Another example of the difference between a theory and a law would be the case of Gregor Mendel. Mendel discovered that two different genetic traits would appear independently of each other in different offspring. "Yet Mendel knew nothing of DNA or chromosomes. It wasn't until a century later that scientists discovered DNA and chromosomes — the biochemical explanation of Mendel's laws. It was only then that scientists, such as T.H. Morgan working with fruit flies, explained the Law of Independent Assortment using the theory of chromosomal inheritance. Still today, this is the universally accepted explanation (theory) for Mendel's Law," Coppinger said.

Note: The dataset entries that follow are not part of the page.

This design comes from an exercise in tuning for small area, a short achievable clock period and few clock cycles on the open sky130 flow, not from production work.
In this exercise RTL edits were held to simulation tests only and were not proved equivalent to the original.
Power and IR drop assume default switching activity.

==> inputs of wip/zinc <==
Design bounded_sorted_set_intersect, start of the top module:
module bounded_sorted_set_intersect #(
    parameter int LIST_DEPTH = 32,
    parameter int ID_WIDTH   = 32
) (
    input  wire logic        i_clk,
    input  wire logic        i_rst_n,
    input  wire logic        i_valid,
    output      logic        o_ready,
    input  wire logic [1:0]  i_operation,
    input  wire logic [31:0] i_value,
    input  wire logic [31:0] i_lower_bound,
    input  wire logic [31:0] i_upper_bound,
    output      logic        o_valid,
    input  wire logic        i_ready,
    output      logic [31:0] o_common_value,
    output      logic        o_is_element,
    output      logic [5:0]  o_match_count,
    output      logic        o_last
);
Settings: LEC_CHECK=0, CAP_MARGIN=20, CORE_MARGIN=2, CORE_UTILIZATION=55, CTS_BUF_LIST=sky130_fd_sc_hd__clkbuf_4 sky130_fd_sc_hd__clkbuf_8, SETUP_SLACK_MARGIN=2.4, SLEW_MARGIN=20; clock period 5.4 ns.
run.sh (not shown) runs the stock make flow with config.mk's settings and CLKGATE_MAP_FILE= SYNTH_SCRIPT=/design/flow/synth_recipe.tcl, a recipe that flattens the netlist after the stock synthesis.
==> wip/umber: changes against wip/zinc <==
--- a/flow/design.v
+++ b/flow/design.v
@@ -25,29 +25,14 @@
         logic b_lt_a;
         logic out_free;
     } t_status;
 endpackage
 `default_nettype wire
 `timescale 1ns / 1ps
 `default_nettype none
-module bsi_rdport (
-    input  wire logic [1023:0] i_data,
-    input  wire logic [4:0]    i_addr,
-    output      logic [31:0]   o_data
-);
-    logic [31:0] sel;
-    always_comb begin
-        for (int k = 0; k < 32; k++) sel[k] = (i_addr == 5'(k));
-        o_data = '0;
-        for (int k = 0; k < 32; k++) o_data = o_data | (i_data[32*k +: 32] & {32{sel[k]}});
-    end
-endmodule
-`default_nettype wire
-`timescale 1ns / 1ps
-`default_nettype none
 module bsi_cmp (
     input  wire logic [31:0] i_a,
     input  wire logic [31:0] i_b,
     output      logic        o_gt,
     output      logic        o_lt
 );
     logic [31:0] g1, l1, e1;
@@ -112,16 +97,15 @@
     localparam logic [2:0] F_WALK  = 3'd4;
     localparam logic [1:0] B_BUB  = 2'd0;
     localparam logic [1:0] B_ELEM = 2'd1;
     localparam logic [1:0] B_END  = 2'd2;
     logic        r_rdy;
     logic        a_v;
     logic [1:0]  a_op;
-    logic [31:0] a_val, a_lo, a_hi;
-    logic        a_gt;           
+    logic [31:0] a_val, a_hi;       
     logic [31:0] lmem [32];
     logic [31:0] rmem [32];
     logic [31:0] matched;
     logic [5:0]  lcnt, rcnt;
     logic        lsorted, rsorted;
     logic [31:0] llast, rlast;
     logic [5:0]  wi, wi1, wj, wj1;
@@ -129,15 +113,15 @@
     logic [31:0] hl, hr;
     logic [5:0]  mlim;           
     logic        dw, rl;         
     logic [5:0]  lim_l, lim_r;   
     logic        s_act;
     logic [5:0]  sa, sa1, send, scnt;
     logic [31:0] hs;
-    logic        ms;
+    logic        ms, a_ok;        
     logic [1:0]  bst;
     logic [31:0] hb;
     logic        mb, bl, bg;
     logic [5:0]  bidx;
     logic [31:0] s_lo, s_hi;
     logic [2:0]  fb;
     logic [5:0]  j0, rend;
@@ -170,51 +154,51 @@
     assign can_step = ((fb == F_IDLE) || (fb == F_WALK)) && busy;
     bsi_cmp u_wcmp (.i_a(hl), .i_b(hr), .o_gt(w_gt), .o_lt(w_lt));
     assign adv_i    = can_step && !w_gt;
     assign adv_j    = can_step && !w_lt;
     assign w_match  = can_step && !w_lt && !w_gt;
     assign ld_l     = f_winit || rl || adv_i;
     assign ld_r     = f_winit || rl || adv_j;
-    logic [1023:0] lflat, rflat;
-    always_comb begin
-        for (int k = 0; k < 32; k++) begin
-            lflat[32*k +: 32] = lmem[k];
-            rflat[32*k +: 32] = rmem[k];
-        end
-    end
+    logic hl_w0, hl_w1, hr_w0, hr_w1;
+    assign hl_w0 = !dw && lwe && (lcnt == wi);
+    assign hl_w1 = !dw && lwe && (lcnt == wi1);
+    assign hr_w0 = !dw && rwe && (rcnt == wj);
+    assign hr_w1 = !dw && rwe && (rcnt == wj1);
     logic [31:0] l_rd, r_rd, s_rd;
-    bsi_rdport u_lport (.i_data(lflat), .i_addr(wi1[4:0]), .o_data(l_rd));
-    bsi_rdport u_rport (.i_data(rflat), .i_addr(wj1[4:0]), .o_data(r_rd));
-    bsi_rdport u_sport (.i_data(rflat), .i_addr(sa1[4:0]), .o_data(s_rd));
+    assign l_rd = lmem[wi1[4:0]];
+    assign r_rd = rmem[wj1[4:0]];
+    assign s_rd = rmem[sa1[4:0]];
     logic b_elem, b_end, b_bub, out_free;
     logic s_stop, s_need, s_sum, s_emit, k_go, move, s_start, s_go;
     assign b_elem   = (bst == B_ELEM);
     assign b_end    = (bst == B_END);
     assign b_bub    = (bst == B_BUB);
     assign out_free = !r_ov || i_ready;
     assign s_stop   = b_end || (b_elem && bg);
     assign s_need   = b_elem && !bg && mb && !bl;
     assign s_sum    = s_act && s_stop && out_free;
     assign s_emit   = s_act && s_need && out_free;
     assign k_go     = b_bub || (b_elem && bl);
-    assign move     = (s_act && !s_stop && (!s_need || out_free))
+    assign move     = (s_act && !s_stop && (!s_need || out_free) && (!dw || (sa1 < wj)))
                    || ((fb == F_SKIP) && k_go)
                    || ((fb == F_TRIM) && !b_end);
-    assign s_go     = n_sw || dw_done;
+    assign s_go     = n_sw || d_sw;
     assign s_start  = s_go || fb_start;
     assign f_tend   = (fb == F_TRIM) && b_end;
     logic h_lt_lo, h_gt_hi, h_unused0, h_unused1;
     bsi_cmp u_locmp (.i_a(hs), .i_b(s_lo), .o_gt(h_unused0), .o_lt(h_lt_lo));
     bsi_cmp u_hicmp (.i_a(hs), .i_b(s_hi), .o_gt(h_gt_hi), .o_lt(h_unused1));
     logic [5:0] lcnt_n, rcnt_n, wi_n, wj_n, sa_n, rend_n;
     logic       s_act_n, l_pend_n, r_pend_n, lsorted_n, rsorted_n, dw_n, rl_n;
     logic [2:0] fb_n;
     logic       a_v_n, sw_ok_n, safe_n, safe_l_n, dr_n, rdy_n;
     logic [1:0] op_n;
     logic       lp_h, lp_a, rp_h, rp_a;
+    logic a_gt, a_unused;
+    bsi_cmp u_ocmp (.i_a(a_val), .i_b(a_op[0] ? rlast : llast), .o_gt(a_gt), .o_lt(a_unused));
     always_comb begin
         lcnt_n    = ep_sw ? 6'd0 : (lcnt + {5'd0, lwe});
         rcnt_n    = ep_sw ? 6'd0 : (rcnt + {5'd0, rwe});
         lsorted_n = ep_sw || (lsorted && !(lwe && (lcnt != 6'd0) && !a_gt));
         rsorted_n = ep_sw || (rsorted && !(rwe && (rcnt != 6'd0) && !a_gt));
         if (n_sw || dw_done || f_winit) wi_n = 6'd0;
         else if (adv_i)                 wi_n = wi1;
@@ -265,54 +249,46 @@
             r_pend_n = w_lt ? rp_h : rp_a;
         end
         dw_n    = dw ? !dw_done : d_sw;
         rl_n    = dw_done;
         s_act_n = s_go || (s_act && !s_sum);
         sa_n    = s_start ? 6'd0 : (move ? sa1 : sa);
         sw_ok_n = (fb_n == F_IDLE) && lsorted_n && rsorted_n && !s_act_n && !dw_n && !rl_n;
-        if (dw_n)                   safe_n = 1'b0;
-        else if (s_go || !s_act_n)  safe_n = 1'b1;
+        if (!s_act_n || n_sw)       safe_n = 1'b1;
+        else if (d_sw)              safe_n = 1'b0;
         else if (move)              safe_n = rwe ? (rcnt < sa1) : (rcnt <= sa1);
-        else                        safe_n = rwe ? (rcnt < sa) : (rcnt <= sa);
+        else                        safe_n = rwe ? (rcnt + 6'd1 < sa1) : (rcnt < sa1);
         if (!dw_n || d_sw)          safe_l_n = 1'b1;
         else                        safe_l_n = lwe ? (lcnt < wi) : (lcnt <= wi);
         a_v_n = accept || hold;
         op_n  = accept ? i_operation : a_op;
         case (op_n)
             bsi_pkg::OP_RUN:        dr_n = sw_ok_n;
             bsi_pkg::OP_PUSH_RIGHT: dr_n = safe_n;
             bsi_pkg::OP_PUSH_LEFT:  dr_n = safe_l_n;
             default:                dr_n = 1'b1;
         endcase
         rdy_n = !a_v_n || dr_n;
     end
-    logic [31:0] last_eff;
-    logic        in_gt, in_unused;
-    assign last_eff = i_operation[0] ? (rwe ? a_val : rlast) : (lwe ? a_val : llast);
-    bsi_cmp u_ocmp (.i_a(i_value), .i_b(last_eff), .o_gt(in_gt), .o_lt(in_unused));
     always_ff @(posedge i_clk) begin
         if (accept) begin
             a_op  <= i_operation;
-            a_val <= i_value;
-            a_lo  <= i_lower_bound;
+            a_val <= (i_operation == bsi_pkg::OP_RUN) ? i_lower_bound : i_value;
             a_hi  <= i_upper_bound;
-            a_gt  <= in_gt;
         end
         if (lwe) begin
             lmem[lcnt[4:0]] <= a_val;
             llast <= a_val;
         end
         if (rwe) begin
             rmem[rcnt[4:0]] <= a_val;
             rlast <= a_val;
         end
-        if (ld_l) hl <= (!dw && lwe && (lcnt == wi1)) ? a_val : l_rd;
-        else if (!dw && lwe && (lcnt == wi)) hl <= a_val;
-        if (ld_r) hr <= (!dw && rwe && (rcnt == wj1)) ? a_val : r_rd;
-        else if (!dw && rwe && (rcnt == wj)) hr <= a_val;
+        if (ld_l || hl_w0) hl <= (hl_w1 || (hl_w0 && !f_winit && !rl)) ? a_val : l_rd;
+        if (ld_r || hr_w0) hr <= (hr_w1 || (hr_w0 && !f_winit && !rl)) ? a_val : r_rd;
         if (n_sw) begin
             wi1 <= 6'd1;
             wj1 <= 6'd1;
         end else if (dw_done) begin
             wi1 <= 6'd0;
             wj1 <= 6'd0;
         end else if (f_tend) begin
@@ -328,39 +304,43 @@
         end
         if (f_winit) begin
             matched <= '0;
         end else begin
             if (rwe) matched[rcnt[4:0]] <= 1'b0;
             if (w_match) matched[wj[4:0]] <= 1'b1;
         end
-        if (s_start) begin
+        if (n_sw || fb_start) begin
             hs <= rmem[0];
             ms <= matched[0];
         end else if (move) begin
             hs <= s_rd;
             ms <= matched[sa1[4:0]];
         end
         if (move) begin
             hb   <= hs;
             mb   <= ms;
             bl   <= h_lt_lo;
             bg   <= h_gt_hi;
             bidx <= sa;
         end
-        if (s_start) sa1 <= 6'd1;
+        if (n_sw || fb_start) sa1 <= 6'd1;
+        else if (d_sw) sa1 <= 6'd0;
         else if (move) sa1 <= sa1 + 6'd1;
+        if (n_sw || fb_start || move) a_ok <= 1'b1;
+        else if (d_sw) a_ok <= 1'b0;
         if (fast_sw || fb_start) begin
-            s_lo <= a_lo;
+            s_lo <= a_val;
             s_hi <= a_hi;
         end else if (fb_fin) begin
             s_lo <= '0;
             s_hi <= '1;
         end
         if (fb_start) send <= rcnt;
-        else if (s_go) send <= mlim;
+        else if (d_sw) send <= rcnt;
+        else if (n_sw || dw_done) send <= mlim;
         if (fb == F_SKIP && !k_go) j0 <= bidx;
         rend <= rend_n;
         if (s_emit) begin
             r_oval  <= hb;
             r_oel   <= 1'b1;
             r_olast <= 1'b0;
             r_ocnt  <= '0;
@@ -413,15 +393,15 @@
             fb      <= fb_n;
             sw_ok   <= sw_ok_n;
             safe    <= safe_n;
             safe_l  <= safe_l_n;
             if (n_sw || dw_done || f_winit) mlim <= 6'd0;
             else if (w_match) mlim <= wj1;
             if (s_start) bst <= B_BUB;
-            else if (move) bst <= (sa < send) ? B_ELEM : B_END;
+            else if (move) bst <= !a_ok ? B_BUB : ((sa < send) ? B_ELEM : B_END);
             if (s_go) scnt <= '0;
             else if (s_emit) scnt <= scnt + 6'd1;
             if (s_emit || s_sum) r_ov <= 1'b1;
             else if (i_ready) r_ov <= 1'b0;
         end
     end
     assign o_ready        = r_rdy;
==> flow/config.mk (replaced) <==
export PLATFORM = sky130hd
export DESIGN_NAME = bounded_sorted_set_intersect
export DESIGN_NICKNAME = bounded_sorted_set_intersect
export VERILOG_FILES = /design/flow/design.v
export SDC_FILE = /design/flow/constraint.sdc
export NUM_CORES = 4
export LEC_CHECK = 0
export CAP_MARGIN = 20
export CORE_MARGIN = 2
export CORE_UTILIZATION = 50
export CTS_BUF_LIST = sky130_fd_sc_hd__clkbuf_4 sky130_fd_sc_hd__clkbuf_8 sky130_fd_sc_hd__clkbuf_16
export CTS_CLUSTER_DIAMETER = 100
export CTS_CLUSTER_SIZE = 30
export SETUP_SLACK_MARGIN = 2.4
export SLEW_MARGIN = 20
==> comparison table <==
item	wip/zinc	wip/umber
Start point of the worst min-delay path	r_olast	ms
Layout Cells excl Fill	10,399	9,011
Area taken by multi-input logic gates	28,810 um^2	34,540 um^2
CP Max Fanout	9	8
Global routing usage on met1	0.6018	0.3890
Wire length after detailed routing	442,100 um	309,000 um
Outcome	complete, no violations	complete, no violations
Gate count after technology mapping	6,794	5,669
Setup slack of the worst register-to-register path	1900 ps	2220 ps
Final critical path time including I/O delays and setup	3501 ps	3184 ps
Required arrival time at the worst endpoint	6260 ps	5920 ps
Depth of the worst hold-timing path	2	0
Clock latency at the later pin of the worst-skew pair	1140 ps	830 ps
Detailed placer's ending HPWL	247,500 um	177,600 um
Xor-xnor portion of the synthesized cell area	0.002425	0.002836
Core Region	189,800 um^2	221,700 um^2
Proportion of cell area occupied by multi-input gates	0.2320	0.2798
Area fraction of clock buffers and clock inverters	0.06452	0.02666
Post-Synth Adder-Cell Area	0.03141	0.02847
Synth warnings	3	2
Non-clock buffer count in the final layout	721	494
Worst-case vdd ir drop	0.4424 mV	0.3722 mV
Combinational Power	5.37 mW	6.94 mW
CTS sink count	2,593	2,561
R2r endpoint	a_gt	hr[31]
Testbench counts of wip/zinc, summed over its fixed seeds: cycles 13,159.
Testbench counts of wip/umber, summed over its fixed seeds: cycles 12,978.

## static timing again, ports no longer ideal
Ports are ideal in the flow. The routed layouts listed here were re-timed in OpenROAD. Step 1 (the two cells are an assumption about what drives the block):
set clk [get_ports {i_clk}]
set_driving_cell -lib_cell sky130_fd_sc_hd__clkbuf_16 $clk
set_driving_cell -lib_cell sky130_fd_sc_hd__buf_2 [delete_from_list [all_inputs] $clk]
Step 2 also shifts input and output timing later by t, the mid clock arrival at the registers, as if the neighbouring blocks saw the same clock. Three values: no drivers, after step 1, after step 2; two values: the first two.
run | t (ns) | slack for setup (ns) | worst hold slack (ns)
wip/zinc | 1.200 | 1.899 / 1.899 / 1.425 | 0.443 / 0.443 / 0.443
wip/umber | 0.899 | 2.216 / 2.216 / 1.674 | 0.434 / 0.434 / 0.434
After both steps every run listed still meets setup and hold. The setup slack of wip/umber, which loses most, moves by 0.000 ns with the drivers and by -0.542 ns with both steps.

The difference between scientific laws and scientific facts is a bit harder to define, though the definition is important. Facts are simple, basic observations that have been shown to be true. Laws are generalized observations about a relationship between two or more things in the natural world. The law can be based on facts and tested hypothesizes, according to NASA.
For example, "There are five trees in my yard" is considered a fact because it is a simple statement that can be proven. "The apples fall down from the tree in my back yard and not up" is a law because it describes how two things in nature behave that has been observed in a certain circumstance. If the circumstance changes, then the law would change. For example, in the vacuum of space, the apple may float upward from the tree instead of downward.
Laws and mathematics
Many scientific laws can be boiled down to a mathematical equation. For example, Newton's Law of Universal Gravitation states:
Fg = G (m1 ∙ m2) / d2
Fg is the force of gravity; G is the universal gravitational constant, which can be measured; m1 and m2 are the masses of the two objects, and d is the distance between them, according to Ohio State University.
Another example of where mathematics influences scientific law is probabilities. "My favorite scientific law is that we live in a probabilistic world, not a deterministic one. With large numbers, probability always works. The house always wins," said Dr. Sylvia Wassertheil-Smoller, a professor at Albert Einstein College of Medicine. "We can calculate the probability of an event and we can determine how certain we are of our estimate, but there is always a trade-off between precision and certainty. This is known as the confidence interval. For example, we can be 95 percent certain that what we are trying to estimate lies within a certain range or we can be more certain, say 99 percent certain, that it lies within a wider range. Just like in life in general, we must accept that there is a trade-off."
Do laws change?
Just because an idea becomes a law, doesn't mean that it can't be changed through scientific research in the future. The use of the word "law" by laymen and scientists differ. When most people talk about a law, they mean something that is absolute. A scientific law is much more flexible. It can have exceptions, be proven wrong or evolve over time, according to the University of California.
"A good scientist is one who always asks the question, 'How can I show myself wrong?'" Coppinger said. "In regards to the Law of Gravity or the Law of Independent Assortment, continual testing and observations have 'tweaked' these laws. Exceptions have been found. For example, Newton's Law of Gravity breaks down when looking at the quantum (sub-atomic) level. Mendel's Law of Independent Assortment breaks down when traits are "linked" on the same chromosome."